-- Exercise data follows --

[config.mk]
export PLATFORM = sky130hd
export DESIGN_NAME = key_step_sel_flat
export DESIGN_NICKNAME = d
export VERILOG_FILES = /design/src/rtl/key_step_sel_pkg.sv /design/src/rtl/key_step_sel_if.sv /design/src/rtl/key_step_sel_filter.sv /design/src/rtl/key_step_sel.sv /design/src/flat_wrapper.sv
export SDC_FILE = /design/constraint.sdc
export NUM_CORES = 1
export LEC_CHECK = 0
export ABC_AREA = 1
export ABC_CLOCK_PERIOD_IN_PS = 4850
export CAP_MARGIN = 0
export CELL_PAD_IN_SITES_DETAIL_PLACEMENT = 0
export CELL_PAD_IN_SITES_GLOBAL_PLACEMENT = 1
export CORE_MARGIN = 4
export CORE_UTILIZATION = 45
export DETAILED_ROUTE_END_ITERATION = 12
export PLACE_DENSITY_LB_ADDON = 0.25
export SYNTH_ARGS = -nofsm -noshare
export SYNTH_HDL_FRONTEND = slang
export SYNTH_SLANG_ARGS = --single-unit
[constraint.sdc]
create_clock -name sys_clk -period 4.85 [get_ports sys_clk]
set_clock_uncertainty 0.2 [all_clocks]
set_input_delay 0.7275 -clock sys_clk [delete_from_list [all_inputs] [get_ports sys_clk]]
set_output_delay 0.7275 -clock sys_clk [all_outputs]
set_load 0.05 [all_outputs]
## config.mk

```make
export PLATFORM = sky130hd
export DESIGN_NAME = lpc_seq_mul
export DESIGN_NICKNAME = d
export VERILOG_FILES = /design/src/rtl/lpc_seq_mul.sv
export SDC_FILE = /design/constraint.sdc
export NUM_CORES = 1
export LEC_CHECK = 0
export CAP_MARGIN = 20
export CORE_MARGIN = 2
export CORE_UTILIZATION = 55
export CTS_BUF_LIST = sky130_fd_sc_hd__clkbuf_4 sky130_fd_sc_hd__clkbuf_8
export DETAILED_ROUTE_END_ITERATION = 8
export GPL_TIMING_DRIVEN = 1
export PLACE_DENSITY_LB_ADDON = 0.2
export SKIP_CTS_REPAIR_TIMING = 1
export SYNTH_ARGS = -nofsm -noshare
export SYNTH_HDL_FRONTEND = slang
export SYNTH_SLANG_ARGS = --single-unit
```

## constraint.sdc

```tcl
create_clock -name clock -period 8.88 [get_ports clock]
set_input_delay 0.888 -clock clock [delete_from_list [all_inputs] [get_ports clock]]
set_output_delay 0.888 -clock clock [all_outputs]
set_load 0.02 [all_outputs]
```

## src/rtl/lpc_seq_mul.sv

```systemverilog
// Sequential radix-4 multiplier: consumes one 2-bit digit of b per cycle.
// Each operand is independently signed or unsigned; the product is exact modulo 2^PW.
module lpc_seq_mul #(
    parameter  int unsigned W  = 8,
    localparam int unsigned PW = 2 * W
) (
    input  logic          clock,
    input  logic          reset,
    input  logic          in_valid,
    output logic          in_ready,
    input  logic [W-1:0]  a,
    input  logic [W-1:0]  b,
    input  logic          a_signed,
    input  logic          b_signed,
    output logic          out_valid,
    input  logic          out_ready,
    output logic [PW-1:0] pp
);

    localparam int unsigned ND = W / 2;
    localparam int unsigned CW = (ND > 1) ? $clog2(ND) : 1;

    typedef enum logic [1:0] {
        IDLE = 2'd0,
        BUSY = 2'd1,
        DONE = 2'd2
    } state_t;

    state_t        r_state;
    logic [PW-1:0] r_a;
    logic [W-1:0]  r_b;
    logic          r_b_signed;
    logic [CW-1:0] r_cnt;
    logic [PW-1:0] r_acc;
    logic [PW-1:0] r_pp;
    logic          r_in_ready;
    logic          r_out_valid;

    state_t        w_state_nxt;
    logic [PW-1:0] w_a_nxt;
    logic [W-1:0]  w_b_nxt;
    logic          w_b_signed_nxt;
    logic [CW-1:0] w_cnt_nxt;
    logic [PW-1:0] w_acc_nxt;
    logic [PW-1:0] w_pp_nxt;

    logic          w_last;
    logic [PW-1:0] w_term0;
    logic [PW-1:0] w_term1;
    logic [PW-1:0] w_add;
    logic [PW-1:0] w_a_ext;

    assign in_ready  = r_in_ready;
    assign out_valid = r_out_valid;
    assign pp        = r_pp;

    // r_a is pre-shifted by 4^cnt, so the digit's partial product needs no variable shift.
    assign w_last  = (r_cnt == CW'(ND - 1));
    assign w_term0 = r_b[0] ? r_a : '0;
    assign w_term1 = r_b[1] ? {r_a[PW-2:0], 1'b0} : '0;
    // Signed multiplier: the top bit carries weight -2^(W-1), so its term is subtracted.
    assign w_add   = (w_last && r_b_signed) ? (w_term0 - w_term1) : (w_term0 + w_term1);
    assign w_a_ext = a_signed ? {{W{a[W-1]}}, a} : {{W{1'b0}}, a};

    // State and datapath registers
    always_ff @(posedge clock) begin
        if (reset) begin
            r_state     <= IDLE;
            r_a         <= '0;
            r_b         <= '0;
            r_b_signed  <= 1'b0;
            r_cnt       <= '0;
            r_acc       <= '0;
            r_pp        <= '0;
            r_in_ready  <= 1'b1;
            r_out_valid <= 1'b0;
        end else begin
            r_state     <= w_state_nxt;
            r_a         <= w_a_nxt;
            r_b         <= w_b_nxt;
            r_b_signed  <= w_b_signed_nxt;
            r_cnt       <= w_cnt_nxt;
            r_acc       <= w_acc_nxt;
            r_pp        <= w_pp_nxt;
            r_in_ready  <= (w_state_nxt == IDLE);
            r_out_valid <= (w_state_nxt == DONE);
        end
    end

    // Next-state and datapath update
    always_comb begin
        w_state_nxt    = r_state;
        w_a_nxt        = r_a;
        w_b_nxt        = r_b;
        w_b_signed_nxt = r_b_signed;
        w_cnt_nxt      = r_cnt;
        w_acc_nxt      = r_acc;
        w_pp_nxt       = r_pp;

        unique case (r_state)
            IDLE: begin
                if (in_valid) begin
                    w_state_nxt    = BUSY;
                    w_a_nxt        = w_a_ext;
                    w_b_nxt        = b;
                    w_b_signed_nxt = b_signed;
                    w_cnt_nxt      = '0;
                    w_acc_nxt      = '0;
                end
            end
            BUSY: begin
                w_acc_nxt = r_acc + w_add;
                w_a_nxt   = {r_a[PW-3:0], 2'b00};
                w_b_nxt   = {2'b00, r_b[W-1:2]};
                w_cnt_nxt = r_cnt + CW'(1);
                if (w_last) begin
                    w_state_nxt = DONE;
                    w_cnt_nxt   = '0;
                    w_pp_nxt    = r_acc + w_add;
                end
            end
            DONE: begin
                if (out_ready) begin
                    w_state_nxt = IDLE;
                    w_pp_nxt    = '0;
                end
            end
            default: begin
                w_state_nxt = IDLE;
                w_pp_nxt    = '0;
            end
        endcase
    end

endmodule

```

# Word level (Yosys, flattened, before mapping)
# Index checks and enable logic that the tools add are counted.
dict set report op_classes {
  eq_ne 7
  bitwise 1
  n_mux 20
  reduce_logical 7
  addsub 4
}
# cell count
set op_table {}
lappend op_table {{2-to-1 mux 16 bit} 8}
lappend op_table {{case mux 16 bit (2 select lines)} 2}
lappend op_table {{case mux 16 bit (3 select lines)} 1}
lappend op_table {{adder 16 bit} 2}
lappend op_table {{case mux 8 bit (2 select lines)} 1}
lappend op_table {{subtractor 16 bit} 1}
lappend op_table {{2-to-1 mux 2 bit} 5}
lappend op_table {{2-to-1 mux 8 bit} 1}
lappend op_table {{== test 2 bit, second input constant} 3}
lappend op_table {{inequality test 2 bit, second input constant} 3}
lappend op_table {{case mux 2 bit (3 select lines)} 1}
lappend op_table {{logical NOT 2 bit} 2}
lappend op_table {{case mux 2 bit (2 select lines)} 1}
lappend op_table {{AND reduction 2 bit} 2}
lappend op_table {{AND reduction 3 bit} 1}
lappend op_table {{adder 2 x 1 -> 2 bit, second input constant} 1}
lappend op_table {{== test 2 x 1 -> 1 bit, second input constant} 1}
lappend op_table {{nonzero test 2 bit} 1}
lappend op_table {{logical AND 1 bit} 1}
lappend op_table {{NOT 1 bit} 1}
dict set report totals {
  regBits 63
  word_cells 48
  output_inout_bits 18
  in_bits 22
}

# Longest topological paths before layout
dict set report logic_depth {
  ltp_word 6
  ltp_mapped 22
  depth_no_buf 21
}

# Worst setup path after synthesis
# No wires, ideal clock.
dict set report synth_path {
  path_kind {reg-to-reg}
  from {reg r_b[1]}
  to {reg r_pp[14] (netlist: pp[14])}
  arrival_time_ns 4.024
  setup_slack_ns 4.733
  path_stages_with_launch 22
  setup_ns 0.123
  n_path_buf 2
  synth_period_minus_slack_ns 4.147
  required_ns 8.757
  cell_sequence {dfxtp_1 -> buf_2 -> clkbuf_1 -> nand2_1 -> ha_1 -> nor2_1 -> xor2_1 -> ha_1 -> o21a_1 -> o31a_1 -> nor2_1 -> inv_1 -> a21oi_1 -> xnor2_1 -> ha_1 -> a2111oi_2 -> o21ai_1 -> a41oi_2 -> o21ai_2 -> a31oi_1 -> xor2_1 -> o31ai_1}
}
dict set report synth_between {
  elab_chain_len 6
  word_cells_on_any_way 7
  classes_between {add/sub: 3; mux: 4}
}
# item line_no
set synth_rtl {}
lappend synth_rtl {{start: declaration} 31} ;# logic [W-1:0] r_b;
lappend synth_rtl {{start signal: assignment} 80} ;# r_b <= w_b_nxt;
lappend synth_rtl {{2-to-1 mux 16 bit (*)} 60} ;# assign w_term1 = r_b[1] ? {r_a[PW-2:0], 1'b0} : '0;
lappend synth_rtl {{adder 16 bit / subtractor 16 bit (equally long branches)} 62} ;# assign w_add = (w_last && r_b_signed) ? (w_term0 - w_term1) : (w_term0 + w_term1);
lappend synth_rtl {{2-to-1 mux 16 bit (*)} 62}
lappend synth_rtl {{adder 16 bit (*)} 119} ;# w_pp_nxt = r_acc + w_add;
lappend synth_rtl {{2-to-1 mux 16 bit (*)} 116} ;# if (w_last) begin
lappend synth_rtl {{case mux 16 bit (3 select lines) (*)} 100} ;# unique case (r_state)
lappend synth_rtl {{end signal: assignment} 84} ;# r_pp <= w_pp_nxt;
lappend synth_rtl {{end: declaration} 35} ;# logic [PW-1:0] r_pp;
# Every way passes the cells marked *; elsewhere a longest branch is shown, timed or not. The select of a mux whose other input is x is not followed.
# A chain may end at the register's enable or synchronous reset.

# Final worst setup path
dict set report layout_path {
  from {reg r_b[1]}
  to {reg r_pp[15] (netlist: pp[15])}
}
# Same word-level chain as after synthesis.

==> flow_summary.json <==
{
  "synth_ff_type": "dfxtp_1",
  "hpwl_um": 6450,
  "rsz0062_at_grt": "no",
  "crit_type": "flip-flop to flip-flop",
  "area_delta_synth_final_pct": 14.6,
  "drtAntennaViolNets": 0,
  "place_worst_setup_slack_ps": 4140,
  "yosysSeqAreaShare": 0.305,
  "die_w_um": 90.7,
  "die-area_um2": 8220,
  "synth_warnings": 0,
  "grt_pass1_vias": 3428,
  "clk_latency_ps": 350,
  "drt-vias-per-instance": 5.76,
  "required_ps": 9120,
  "crit_path_max_fanout": 26,
  "tns_ps": 0,
  "synthesis.nets": 582,
  "power_mw": 0.947,
  "hold_viol": 0,
  "grt_start_max_net_pins": 61,
  "status": "completed",
  "row_count": 31,
  "synth_fa_ha_area_frac": 0.105,
  "max_cap_violations": 0,
  "ioPinCount": 40,
  "synthDistinctLibCells": 59,
  "nets": 607,
  "netlist_area_um2": 4130,
  "cts_root_buf": "clkbuf_8",
  "cts.sinks": 63,
  "fin_crit_sh": 0.544,
  "cts_tree": "done",
  "yosys.area_share.simple": 0.211,
  "postSynthCellCount": 526,
  "yosys.area_share.xor_xnor": 0.0742,
  "yosys_register_bits": 63,
  "routed_wl_um": 9050,
  "portBuffers": 39,
  "start_kind": "flip-flop",
  "min_path_type": "flip-flop to flip-flop",
  "clk_path_buf_depth": 2,
  "synth_top_family_by_area": "compound AO/OA/AOI/OAI gates",
  "fmax_ghz": 0.207,
  "seq_area_um2": 1260,
  "drive_gt1_frac": 0.0647,
  "synth_compound_area_frac": 0.260,
  "initial_core_util": 0.570,
  "arrival_ps": 5070,
  "synth_mux_area_frac": 0.00515,
  "htreeDepth": 3,
  "core_um2": 7250,
  "fillers": 645,
  "drt_first_pass_iters": 4,
  "ir_drop_mv": 0.105,
  "synthArstFlopShare": 0,
  "first_iter_violations": 200,
  "clk_pin_slew_ps": 70,
  "setup_viol": 0,
  "wl_per_cell_um": 13.8,
  "setup_slack_ps": 4050,
  "overflow": 0,
  "drv_slew": 0,
  "grt_pass1_wl_um": 15600,
  "drc": 0,
  "slew_headroom": 0.473,
  "synth_edf_count": 0,
  "vias": 3772,
  "p_leak_nw": 1.88,
  "final.min_clock_period_ps": 4830,
  "diodes": 0,
  "avgSynthCellArea_um2": 7.85,
  "finalWeightedCongestion": 0.888,
  "dieHeight_um": 90.7,
  "finalClockSkew_ps": 7.88,
  "numCtsBuffers": 9,
  "grt_usage": 0.229,
  "tightest_slew_ps": 789,
  "multiInputGateArea_um2": 2710,
  "powerDensity_nw_per_um2": 200,
  "antenna_found_initial": 0,
  "end_kind": "flip-flop"
}
-- registers in the layout, indices dropped and copies added, names as in the netlist --
| signal | cells |
|---|---|
| in_ready | 1 |
| out_valid | 1 |
| r_acc | 16 |
| r_b_signed | 1 |
| r_b | 8 |
| r_state | 2 |
| r_a | 16 |
| pp | 16 |
| r_cnt | 2 |
-- cell usage in the layout, fill, tap and decap left out, types with 2 or more instances in the layout --
master,count
a31o_2,2
o21ai_1,8
or2_2,2
o21a_1,4
xnor2_1,21
nand3b_1,5
nand4_1,2
and2_1,15
o21ai_0,24
clkdlybuf4s50_1,38
clkbuf_8,10
a21o_1,7
dfxtp_1,63
a311oi_1,11
o31ai_1,2
nor3_1,10
inv_1,7
nor3b_1,2
buf_4,3
xor2_1,14
nor4_1,2
a21oi_1,50
clkinvlp_4,3
a2111oi_2,2
a211oi_1,8
ha_1,33
nor2_1,64
nand2_1,69
a31oi_1,3
a22oi_1,22
clkinv_4,2
o21bai_1,2
o211ai_1,3
nand3_1,16
-- cells in the mapped netlist (all sizes together), types with 7 or more instances --
master,number,area (µm²)
o21ai,33,169
nand3,16,80.1
xor2,14,123
inv,7,26.3
a311oi,11,96.3
ha,33,413
a211oi,8,60.1
nand2,69,259
and2,16,101
dfxtp,63,1260
a22oi,22,165
nor3,11,60.1
xnor2,21,184
nor2,64,240
a21o,8,61.3
clkbuf,26,119
a21oi,50,250
-- stage by stage --
stage / utilization / area (µm²) / hold WS [ps] / std cells
after floorplan: - / 4130 / 427 / 526
after global placement: 0.624 / 4530 / 443 / 639
after detailed placement: 0.624 / 4530 / 446 / 639
after CTS: 0.653 / 4740 / 455 / 655
after global routing: 0.653 / 4740 / 490 / 655
final: 0.653 / 4740 / 454 / 655
-- power breakdown --
group	internal, mW	switching (mW)
clock	0.138	0.121
sequential	0.305	0.0228
combinational	0.161	0.199
total	0.603	0.344
-- logic make-up after synthesis --
group,after synthesis
muxes,2
AOI/OAI and AO/OA,162
DFF,63
xor gates and xnor gates,35
adders and majority gates,34
buffers and inverters,35
and+or+nand+nor,195
-- layer usage --
| layer | routed length, µm | global-route usage | vias up |
|---|---|---|---|
| met1 | 4200 | 0.308 | 1760 |
| met4 | 91 | 0.0692 | 0 |
| li1 | - | - | 1942 |
| met3 | 403 | 0.0442 | 6 |
| met2 | 4350 | 0.374 | 64 |
| met5 | 0 | 0 | - |
-- worst paths after layout --
kind | start | endpoint | slack (ps) | depth (start not counted)
worst max-delay path | r_b[1] | pp[15] | 4050 | 19
worst min-delay path | pp[10] | pp[10] | 450 | 2
worst min register to register | pp[10] | pp[10] | 450 | 2
worst max register to register | r_b[1] | pp[15] | 4050 | 19
-- critical path, stage by stage (launching register included) --
cell       delay, ps
dfxtp_1          840
nand2_1          210
ha_1             300
nor2_1           250
xor2_1           190
ha_1             280
o21a_1           180
o31a_1           130
nor2_1           130
inv_1             50
a21oi_1          160
xnor2_1          140
ha_1             330
a2111oi_0        640
a211oi_1          90
o21ai_1          160
a31oi_1          140
a31o_1           240
xnor2_1          180
o21ai_1           80
-- cell type report --
type | count | area share
inverter | 7 | 0.00555
timing repair buffer | 42 | 0.0861
multi-input combinational | 428 | 0.572
clock inverter | 6 | 0.0148
sequential | 63 | 0.266
tap | 99 | 0.0262
clock buffer | 10 | 0.0291
No activity file was read; power rests on OpenSTA's default activity.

-- Exercise data concluded --

All lines from the beginning of the material above through the one with "create_clock -name sys_clk" need to be returned exactly; please return those and only those.

# Task output
[config.mk]
export PLATFORM = sky130hd
export DESIGN_NAME = key_step_sel_flat
export DESIGN_NICKNAME = d
export VERILOG_FILES = /design/src/rtl/key_step_sel_pkg.sv /design/src/rtl/key_step_sel_if.sv /design/src/rtl/key_step_sel_filter.sv /design/src/rtl/key_step_sel.sv /design/src/flat_wrapper.sv
export SDC_FILE = /design/constraint.sdc
export NUM_CORES = 1
export LEC_CHECK = 0
export ABC_AREA = 1
export ABC_CLOCK_PERIOD_IN_PS = 4850
export CAP_MARGIN = 0
export CELL_PAD_IN_SITES_DETAIL_PLACEMENT = 0
export CELL_PAD_IN_SITES_GLOBAL_PLACEMENT = 1
export CORE_MARGIN = 4
export CORE_UTILIZATION = 45
export DETAILED_ROUTE_END_ITERATION = 12
export PLACE_DENSITY_LB_ADDON = 0.25
export SYNTH_ARGS = -nofsm -noshare
export SYNTH_HDL_FRONTEND = slang
export SYNTH_SLANG_ARGS = --single-unit
[constraint.sdc]
create_clock -name sys_clk -period 4.85 [get_ports sys_clk]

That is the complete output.